Segment Start: Data to use
===== src/rtl/v_reg_reader_pkg.sv =====
// Shared types and width helpers for the vector register read-side sequencer.
package v_pkg;

  typedef enum logic [1:0] {
    IDLE = 2'd0,
    RUN  = 2'd1,
    DONE = 2'd2
  } state_e;

  localparam int unsigned v_vlen_lp  = 8;
  localparam int unsigned v_vdw_lp   = 32;
  localparam int unsigned v_lanes_lp = 4;

  function automatic int unsigned safe_clog2(input int unsigned x);
    return (x > 1) ? $clog2(x) : 1;
  endfunction

  localparam int unsigned v_addr_width_lp     = safe_clog2(v_vlen_lp);
  localparam int unsigned v_len_width_lp      = safe_clog2(v_vlen_lp + 1);
  localparam int unsigned v_lane_cnt_width_lp = safe_clog2(v_lanes_lp + 1);

  typedef struct packed {
    logic [v_lanes_lp-1:0][v_vdw_lp-1:0] data;
    logic [v_lane_cnt_width_lp-1:0]      lanes;
  } row_s;

endpackage


===== src/rtl/v_reg_reader_row_buffer.sv =====
// Two-entry row FIFO; the head row is drained one lane at a time via lane_q.
module v_row_buffer
  import v_pkg::*;
#(
  parameter int unsigned lanes_p      = 4,
  parameter int unsigned vdw_p        = 32,
  parameter int unsigned lcnt_width_p = 3
) (
  input  logic                       clk_i,
  input  logic                       reset_i,
  input  logic                       enq_i,
  input  logic [lanes_p*vdw_p-1:0]   enq_data_i,
  input  logic [lcnt_width_p-1:0]    enq_lanes_i,
  input  logic                       deq_i,
  output logic                       v_o,
  output logic                       ready_o,
  output logic [vdw_p-1:0]           data_o
);

  localparam int unsigned lane_idx_w_lp = safe_clog2(lanes_p);

  logic [1:0][lanes_p*vdw_p-1:0] mem_q, mem_d;
  logic [1:0][lcnt_width_p-1:0]  lanes_q, lanes_d;
  logic                          wr_ptr_q, wr_ptr_d;
  logic                          rd_ptr_q, rd_ptr_d;
  logic [1:0]                    count_q, count_d;
  logic [lane_idx_w_lp-1:0]      lane_q, lane_d;
  logic                          pop;

  always_comb begin
    mem_d    = mem_q;
    lanes_d  = lanes_q;
    wr_ptr_d = wr_ptr_q;
    rd_ptr_d = rd_ptr_q;
    lane_d   = lane_q;
    count_d  = count_q;

    pop     = deq_i && ((lcnt_width_p'(lane_q) + lcnt_width_p'(1)) == lanes_q[rd_ptr_q]);
    v_o     = (count_q != 2'd0);
    // A slot freed by this cycle's final-lane drain may be refilled in the same cycle.
    ready_o = (count_q != 2'd2) || pop;
    data_o  = mem_q[rd_ptr_q][lane_q*vdw_p +: vdw_p];

    if (enq_i) begin
      mem_d[wr_ptr_q]   = enq_data_i;
      lanes_d[wr_ptr_q] = enq_lanes_i;
      wr_ptr_d          = ~wr_ptr_q;
    end

    if (deq_i) begin
      if (pop) begin
        lane_d   = '0;
        rd_ptr_d = ~rd_ptr_q;
      end else begin
        lane_d = lane_q + lane_idx_w_lp'(1);
      end
    end

    case ({enq_i, pop})
      2'b10:   count_d = count_q + 2'd1;
      2'b01:   count_d = count_q - 2'd1;
      default: count_d = count_q;
    endcase
  end

  always_ff @(posedge clk_i) begin
    if (reset_i) begin
      mem_q    <= '0;
      lanes_q  <= '0;
      wr_ptr_q <= 1'b0;
      rd_ptr_q <= 1'b0;
      count_q  <= '0;
      lane_q   <= '0;
    end else begin
      mem_q    <= mem_d;
      lanes_q  <= lanes_d;
      wr_ptr_q <= wr_ptr_d;
      rd_ptr_q <= rd_ptr_d;
      count_q  <= count_d;
      lane_q   <= lane_d;
    end
  end

endmodule


===== src/rtl/v_reg_reader.sv =====
// Drains a vector from the banked register file, one row per fetch, one element per transfer.
// Optional stall counter output enabled by defining V_REG_READER_STALL_CNT_EN.
module v_reg_reader
  import v_pkg::*;
#(
  parameter int unsigned vlen_p  = v_vlen_lp,
  parameter int unsigned vdw_p   = v_vdw_lp,
  parameter int unsigned lanes_p = v_lanes_lp,
  localparam int unsigned addr_width_lp = safe_clog2(vlen_p),
  localparam int unsigned len_width_lp  = safe_clog2(vlen_p + 1),
  localparam int unsigned rows_lp       = vlen_p / lanes_p
) (
  input  logic                             clk_i,
  input  logic                             reset_i,
  input  logic                             start_v_i,
  output logic                             start_ready_o,
  input  logic [len_width_lp-1:0]          len_i,
  output logic [lanes_p*addr_width_lp-1:0] r_addr_o,
  input  logic [lanes_p*vdw_p-1:0]         r_data_i,
  output logic [vdw_p-1:0]                 data_o,
  output logic                             v_o,
  input  logic                             ready_i,
  output logic                             last_o,
  output logic                             busy_o
`ifdef V_REG_READER_STALL_CNT_EN
  ,
  output logic [31:0]                      stall_cnt_o
`endif
);

  localparam int unsigned row_width_lp  = safe_clog2(rows_lp + 1);
  localparam int unsigned lcnt_width_lp = safe_clog2(lanes_p + 1);

  state_e                           state_q, state_d;
  logic [len_width_lp-1:0]          len_q, len_d;
  logic [len_width_lp-1:0]          elem_q, elem_d;
  logic [row_width_lp-1:0]          rows_q, rows_d;
  logic [row_width_lp-1:0]          fetch_q, fetch_d;
  logic [lanes_p*addr_width_lp-1:0] addr_q, addr_d;
  logic [lanes_p*addr_width_lp-1:0] row_addr;
  logic [len_width_lp:0]            rows_full;
  logic [len_width_lp-1:0]          rem;
  logic [lcnt_width_lp-1:0]         fetch_lanes;
  logic                             fetch, xfer;
  logic                             buf_v, buf_ready;
  logic [vdw_p-1:0]                 buf_data;

  always_comb begin
    state_d = state_q;
    len_d   = len_q;
    elem_d  = elem_q;
    rows_d  = rows_q;
    fetch_d = fetch_q;

    start_ready_o = (state_q == IDLE);
    busy_o        = (state_q != IDLE);
    v_o           = (state_q == RUN) && buf_v;
    xfer          = v_o && ready_i;
    last_o        = v_o && (elem_q == (len_q - len_width_lp'(1)));
    data_o        = v_o ? buf_data : '0;

    fetch = (state_q == RUN) && (fetch_q < rows_q) && buf_ready;

    row_addr = '0;
    for (int unsigned i = 0; i < lanes_p; i++) begin
      row_addr[i*addr_width_lp +: addr_width_lp] =
        addr_width_lp'(fetch_q) * addr_width_lp'(lanes_p) + addr_width_lp'(i);
    end
    addr_d   = fetch ? row_addr : addr_q;
    r_addr_o = addr_d;

    // Only the final row of a length that is not a lane multiple is partial.
    rem = len_q % len_width_lp'(lanes_p);
    if ((fetch_q == (rows_q - row_width_lp'(1))) && (rem != '0)) begin
      fetch_lanes = lcnt_width_lp'(rem);
    end else begin
      fetch_lanes = lcnt_width_lp'(lanes_p);
    end

    rows_full = ((len_width_lp+1)'(len_i) + (len_width_lp+1)'(lanes_p - 1)) /
                (len_width_lp+1)'(lanes_p);

    case (state_q)
      IDLE: begin
        if (start_v_i) begin
          len_d   = len_i;
          elem_d  = '0;
          fetch_d = '0;
          rows_d  = row_width_lp'(rows_full);
          state_d = (len_i == '0) ? DONE : RUN;
        end
      end
      RUN: begin
        if (fetch) begin
          fetch_d = fetch_q + row_width_lp'(1);
        end
        if (xfer) begin
          elem_d = elem_q + len_width_lp'(1);
          if (last_o) begin
            state_d = DONE;
          end
        end
      end
      DONE:    state_d = IDLE;
      default: state_d = IDLE;
    endcase
  end

  always_ff @(posedge clk_i) begin
    if (reset_i) begin
      state_q <= IDLE;
      len_q   <= '0;
      elem_q  <= '0;
      rows_q  <= '0;
      fetch_q <= '0;
      addr_q  <= '0;
    end else begin
      state_q <= state_d;
      len_q   <= len_d;
      elem_q  <= elem_d;
      rows_q  <= rows_d;
      fetch_q <= fetch_d;
      addr_q  <= addr_d;
    end
  end

  v_row_buffer #(
    .lanes_p      (lanes_p),
    .vdw_p        (vdw_p),
    .lcnt_width_p (lcnt_width_lp)
  ) u_row_buffer (
    .clk_i       (clk_i),
    .reset_i     (reset_i),
    .enq_i       (fetch),
    .enq_data_i  (r_data_i),
    .enq_lanes_i (fetch_lanes),
    .deq_i       (xfer),
    .v_o         (buf_v),
    .ready_o     (buf_ready),
    .data_o      (buf_data)
  );

`ifdef V_REG_READER_STALL_CNT_EN
  logic [31:0] stall_q, stall_d;

  always_comb begin
    stall_d = stall_q;
    if (start_v_i && start_ready_o) begin
      stall_d = '0;
    end else if (v_o && !ready_i && (stall_q != '1)) begin
      stall_d = stall_q + 32'd1;
    end
  end

  always_ff @(posedge clk_i) begin
    if (reset_i) begin
      stall_q <= '0;
    end else begin
      stall_q <= stall_d;
    end
  end

  assign stall_cnt_o = stall_q;
`endif

  len_in_range_a: assert property (@(posedge clk_i) disable iff (reset_i)
    (start_v_i && start_ready_o) |-> (len_i <= len_width_lp'(vlen_p)));

endmodule


===== config.mk =====
export PLATFORM = sky130hd
export DESIGN_NAME = v_reg_reader
export DESIGN_NICKNAME = d
export VERILOG_FILES = /design/src/rtl/v_reg_reader_pkg.sv /design/src/rtl/v_reg_reader_row_buffer.sv /design/src/rtl/v_reg_reader.sv
export SDC_FILE = /design/constraint.sdc
export NUM_CORES = 1
export LEC_CHECK = 0
export CAP_MARGIN = 25
export CORE_ASPECT_RATIO = 0.5
export CORE_MARGIN = 5
export CORE_UTILIZATION = 40
export CTS_CLUSTER_SIZE = 20
export DETAILED_ROUTE_END_ITERATION = 10
export GPL_ROUTABILITY_DRIVEN = 0
export SKIP_CTS_REPAIR_TIMING = 1
export SLEW_MARGIN = 10
export SYNTH_ARGS = -nofsm -noshare
export SYNTH_HDL_FRONTEND = slang
export SYNTH_SLANG_ARGS = --single-unit

===== constraint.sdc =====
create_clock -name clk_i -period 2.7 [get_ports clk_i]
set_clock_uncertainty 0.15 [all_clocks]
set_input_delay 0.675 -clock clk_i [delete_from_list [all_inputs] [get_ports clk_i]]
set_output_delay 0.675 -clock clk_i [all_outputs]
set_load 0.1 [all_outputs]

After elaboration in Yosys (flattened, before gate mapping)
Cells that the tools add are included.
W data, S select, Z words.
{"block": "word_totals", "register_bits": 294, "in_bits": 136, "output_inout_bits": 48, "word_cells": 91}
{"block": "op_classes", "add_sub_neg": 12, "n_lt_le_gt_ge": 4, "eq_ne": 11, "shifts": 1, "mux": 26, "bitwise_logic": 2, "reduce_logical": 21}
{"cell": "$mux W128", "count": 3}
{"cell": "$bwmux W256", "count": 1}
{"cell": "$demux W128 S1", "count": 1}
{"cell": "$shiftx A128 B8 Y32", "count": 1}
{"cell": "$mux W32", "count": 1}
{"cell": "$mux W2", "count": 7}
{"cell": "$mux W12", "count": 1}
{"cell": "$mux W3", "count": 4}
{"cell": "$pmux W2 S2", "count": 3}
{"cell": "$reduce_and A3 Y1", "count": 3}
{"cell": "$logic_and A1 B1 Y1", "count": 8}
{"cell": "$mux W4", "count": 2}
{"cell": "$pmux W4 S2", "count": 1}
{"cell": "$reduce_bool A2 Y1", "count": 4}
{"cell": "$add A2 B1 Y2 const B", "count": 3}
{"cell": "$add A3 B2 Y3 const B", "count": 2}
{"cell": "$bwmux W6", "count": 1}
{"cell": "$ne A2 B2 Y1 const B", "count": 3}
{"cell": "$add A4 B1 Y4 const B", "count": 1}
{"cell": "$add A4 B2 Y4 const B", "count": 1}
{"cell": "$eq A2 B1 Y1 const B", "count": 2}
{"cell": "$eq A4 B4 Y1", "count": 1}
{"cell": "$logic_not A4 Y1", "count": 1}
{"cell": "$lt A1 B2 Y1 const B", "count": 2}
{"cell": "other kinds (16)", "count": 20}

Depth between registers and ports, before layout
{"block": "depth", "depth_word": 8, "depth_mapped": 10, "mapped_depth_nobuf": 7}

Cells and area by module
Synthesis repeated with hierarchy kept, for this count alone.
{"block": "hier_totals", "cells_unflattened": 1468, "hier_area_um2": 12721.0}
{"module": "v_row_buffer", "n_inst": 1, "cells_per_inst": 1293, "area_per_inst_um2": 11263.3, "seq_area_each_um2": 5365.1}
{"module": "v_reg_reader", "n_inst": 1, "cells_per_inst": 175, "area_per_inst_um2": 1457.6, "seq_area_each_um2": 520.5}

Least setup slack after synthesis
Ideal clock, no wire load.
{"block": "synth_path", "path_type": "reg2out", "startpoint": "register u_row_buffer.lane_q[0]", "endpoint": "output port data_o[26]", "arrival_time_ns": 2.938, "t_required_ns": 1.875, "path_slack_ns": -1.063, "stages_incl_launch_ff": 7, "path_buffers": 3, "path_cell_list": "dfxtp_1 -> clkbuf_1 -> buf_2 -> buf_1 -> mux4_2 -> mux2i_1 -> nor2_1"}
{"block": "synth_between", "elab_chain_cells": 2}
{"element": "from (decl)", "line": "v_reg_reader_row_buffer.sv:27", "source": "logic [lane_idx_w_lp-1:0] lane_q, lane_d;"}
{"element": "from (signal assigned)", "line": "v_reg_reader_row_buffer.sv:80", "source": "lane_q <= lane_d;"}
{"element": "$shiftx A128 B8 Y32", "line": "v_reg_reader_row_buffer.sv:42", "source": "data_o = mem_q[rd_ptr_q][lane_q*vdw_p +: vdw_p];"}
{"element": "$mux W32", "line": "v_reg_reader.sv:60", "source": "data_o = v_o ? buf_data : '0;"}
{"element": "to (decl)", "line": "v_reg_reader.sv:20", "source": "output logic [vdw_p-1:0] data_o,"}
Every way passes these cells.

Worst setup path in the final report
{"block": "layout_path", "startpoint": "register u_row_buffer.rd_ptr_q", "endpoint": "output port r_addr_o[5]"}
{"block": "layout_between", "elab_chain_cells": 7}
{"element": "from (decl)", "line": "v_reg_reader_row_buffer.sv:25", "source": "logic rd_ptr_q, rd_ptr_d;"}
{"element": "from (signal assigned)", "line": "v_reg_reader_row_buffer.sv:78", "source": "rd_ptr_q <= rd_ptr_d;"}
{"element": "$mux W3 (not written as such) (2 in series)", "line": "v_reg_reader_row_buffer.sv:38", "source": "pop = deq_i && ((lcnt_width_p'(lane_q) + lcnt_width_p'(1)) == lanes_q[rd_ptr_q]);"}
{"element": "$eq A3 B3 Y1", "line": "v_reg_reader_row_buffer.sv:38"}
{"element": "$logic_and A1 B1 Y1", "line": "v_reg_reader_row_buffer.sv:38"}
{"element": "$logic_or A1 B1 Y1", "line": "v_reg_reader_row_buffer.sv:41", "source": "ready_o = (count_q != 2'd2) || pop;"}
{"element": "$logic_and A1 B1 Y1", "line": "v_reg_reader.sv:62", "source": "fetch = (state_q == RUN) && (fetch_q < rows_q) && buf_ready;"}
{"element": "$mux W12", "line": "v_reg_reader.sv:69", "source": "addr_d = fetch ? row_addr : addr_q;"}
{"element": "to (decl)", "line": "v_reg_reader.sv:18", "source": "output logic [lanes_p*addr_width_lp-1:0] r_addr_o,"}
Every way passes these cells. The select of a mux whose other input is x is not followed.

==> impl_metrics.env <==
export IMPL_dpl_cell_area_sq_mm=0.0178
export IMPL_vdd_ir_drop_worst_uv=431
export IMPL_cts_made_buffers=29
export IMPL_drtIter0Drc=545
export IMPL_cpLargestDelayFamily="buffers and inverters"
export IMPL_start_util=0.410
export IMPL_critPathKind="register to output port"
export IMPL_multi_input_area_sq_mm=0.00873
export IMPL_htree_levels=1
export IMPL_die_height_um=144
export IMPL_grt_max_degree=82
export IMPL_maxCapViolCount=0
export IMPL_cp_arrival_ns=2.46
export IMPL_yosys_top_cells_count="390 x nand2b_1, 296 x mux2i_1, 294 x dfxtp_1, 67 x clkbuf_1, 64 x mux4_2"
export IMPL_syn_area_sq_mm=0.0143
export IMPL_grt_use_total=0.176
export IMPL_wl_per_cell_um=19.3
export IMPL_ys_seq_area_frac=0.413
export IMPL_vias=10344
export IMPL_final_area_sq_mm=0.0200
export IMPL_grt_util_met3=0.0297
export IMPL_fillers=2930
export IMPL_area_growth_pct=40.1
export IMPL_synth_top_family_by_area="multiplexers"
export IMPL_core_area_sq_mm=0.0348
export IMPL_rows=48
export IMPL_slowest_delay_ns=0.40
export IMPL_cpMaxStageDelayCell="dfxtp_4"
export IMPL_async_flop_share=0
export IMPL_pre_cts_ws_ns=-0.527
export IMPL_cp_required_ns=1.88
export IMPL_setup_tns_final_ns=-35.12
export IMPL_ys_warn_count=0
export IMPL_grt_ovfl_total=0
export IMPL_synth_top_area_frac=0.413
export IMPL_path_clk_slew_ns=0.07
export IMPL_synth_mux_area_frac=0.311
export IMPL_boundaryPins=184
export IMPL_outcome="complete, but fails checks"
export IMPL_synth_compound_area_frac=0.0156
export IMPL_power_density_mw_per_mm2=483
export IMPL_leakage_nw=7.57
export IMPL_synth_edf_count=0
export IMPL_syn_nets=1481
export IMPL_placed_cells=1950
export IMPL_port_buffers=183
export IMPL_cts_root_buf="clkbuf_16"
export IMPL_antenna_cells=0
export IMPL_final_hold_viol_count=0
export IMPL_final_cells=2040
export IMPL_synth_adder_area_share=0.00526
export IMPL_final_setup_worst_slack_ns=-0.584
export IMPL_synth_ff_latch_count=294
export IMPL_dp_hpwl_um=25000
export IMPL_grt_pass1_vias=10901
export IMPL_start_kind="register"
export IMPL_seqCellArea_sq_mm=0.00590
export IMPL_die_area_sq_mm=0.0398
export IMPL_vias_per_cell=5.07
export IMPL_worst_slew_pin_slew_ns=0.890
export IMPL_route_detailed_drc=0
export IMPL_clockBufferDepth=3
export IMPL_antenna_found_initial=1
export IMPL_yosysTopAreaCell="dfxtp_1"
export IMPL_top_usage_layer="met2"
export IMPL_crit_chain="mux2i_4, xnor2_4, o41ai_4, buf_4, nand3_4, buf_12, nand2_4, buf_12"
export IMPL_synth_ff_type="dfxtp_1"
export IMPL_worstSetupEndpointType="output port"
export IMPL_clock_sinks=294
export IMPL_cts_tree="done"
export IMPL_drv_slew=0
export IMPL_nets=1688
export IMPL_maxSlewHeadroom=0.407
export IMPL_drive_gt1_frac=0.233
export IMPL_clock_latency_ns=0.55
export IMPL_path_max_fanout=8
export IMPL_cp_common_cell="buf_12"
export IMPL_grt_pass1_wl_um=57600
export IMPL_rsz0062_at_grt="yes"
export IMPL_synth_xor_area_share=0.00982
export IMPL_synth_most_common_cell="nand2b_1"
export IMPL_met1_usage=0.222
export IMPL_timing_fmax_mhz=304
export IMPL_setup_viol=163
export IMPL_synthTopCellsByArea="dfxtp_1 41%, mux2i_1 21%, nand2b_1 17%"
export IMPL_fin_crit_sh=1.22
export IMPL_dr_pass1_iters=5
export IMPL_wl_um=39300
export IMPL_crit_buf_inv=3
export IMPL_ys_types=39
export IMPL_violations="negative setup slack"
export IMPL_ant_nets=0
export IMPL_syn_area_per_cell_sq_um=10.7
export IMPL_yosys_area_share_simple=0.209
export IMPL_gr_usage_met2=0.324
export IMPL_min_path_type="register to register"
export IMPL_syn_inst=1339
export IMPL_dieWidth_um=277
export IMPL_finalCriticalPeriod_ns=3.28
worst reg2reg max path: cells and delay by family (launching register included):
| family | cells | cell delay (ns) |
|---|---|---|
| compound gates | 1 | 0.56 |
| xor+xnor | 1 | 0.14 |
| buf+inv | 6 | 0.90 |
| flops | 1 | 0.40 |
| mux | 2 | 0.54 |
| simple gates | 1 | 0.14 |
routing by layer:
layer | vias to the layer above | share of wire
met5 | - | 0.00018
met4 | 2 | 0.016
met3 | 49 | 0.028
met2 | 146 | 0.50
met1 | 5159 | 0.45
li1 | 4988 | -
through the flow:
stage               power, mW  utilization  hold slack, ns
global placement         5.74        0.510           0.305
detailed placement       5.77        0.510           0.314
CTS                      9.60        0.535           0.324
global route             10.0        0.574           0.338
finish                   9.65        0.574           0.322
floorplan                5.29            -           0.295
cell families after synthesis:
| logic type | after synthesis |
|---|---|
| multiplexers | 363 |
| flip-flops | 294 |
| adder cells (fa/ha/maj) | 6 |
| AND/OR/NAND/NOR | 504 |
| buffers and inverters | 118 |
| XOR/XNOR | 16 |
| AO/OA/AOI/OAI | 38 |
area by class of cell:
class / count / area share
timing repair buffer: 283 / 0.192
clock buffer: 45 / 0.0418
multi-input combinational: 927 / 0.437
tap: 475 / 0.0297
clock inverter: 5 / 0.00144
inverter: 11 / 0.00219
sequential: 294 / 0.295
path summary, 6_finish.rpt:
path                          start                endpoint  slack, ns  cells after the start
max           u_row_buffer.rd_ptr_q             r_addr_o[5]      -0.58                      8
max reg2reg   u_row_buffer.rd_ptr_q  u_row_buffer.mem_q[56]      -0.19                     11
min reg2reg  u_row_buffer.mem_q[95]  u_row_buffer.mem_q[95]       0.32                      2
min          u_row_buffer.mem_q[95]  u_row_buffer.mem_q[95]       0.32                      2
placed cells by master (no fill, tap or decap), types with 4 or more instances in the layout:
cell type,instances
clkdlybuf4s50_1,134
buf_6,8
dfxtp_1,287
mux2i_2,7
nand3_1,6
clkbuf_16,48
mux2i_1,262
mux4_2,64
o21ai_0,4
nand2b_1,390
xnor2_1,7
buf_12,64
buf_4,42
nor3_1,6
mux2i_4,27
clkbuf_1,11
clkbuf_8,6
nor3b_1,4
a21oi_1,22
buf_16,8
dfxtp_4,4
nor2_4,32
nor2_1,8
nand2_4,6
ha_1,4
clkinv_2,4
inv_1,9
xor2_1,5
nand2_1,17
buf_8,7
sequential cells by signal (all words and copies together), names as in the netlist:
register,cells
addr_q,12
u_row_buffer.lanes_q,6
u_row_buffer.wr_ptr_q,1
u_row_buffer.lane_q,2
rows_q,2
u_row_buffer.mem_q,256
u_row_buffer.rd_ptr_q,1
fetch_q,2
elem_q,4
len_q,4
u_row_buffer.count_q,2
state_q,2
power breakdown:
part | leakage [nW] | internal, mW | switching (mW)
clock | 0.426 | 2.11 | 1.70
combinational | 4.76 | 0.707 | 0.619
sequential | 2.38 | 4.45 | 0.0659
total | 7.57 | 7.27 | 2.38
(Power assumes the default switching activity.)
Segment End: Data to use
__Exercise requirements__:
Copy the lines of the entries above that mention "gates".

__Written solution__:
| compound gates | 1 | 0.56 |
| simple gates | 1 | 0.14 |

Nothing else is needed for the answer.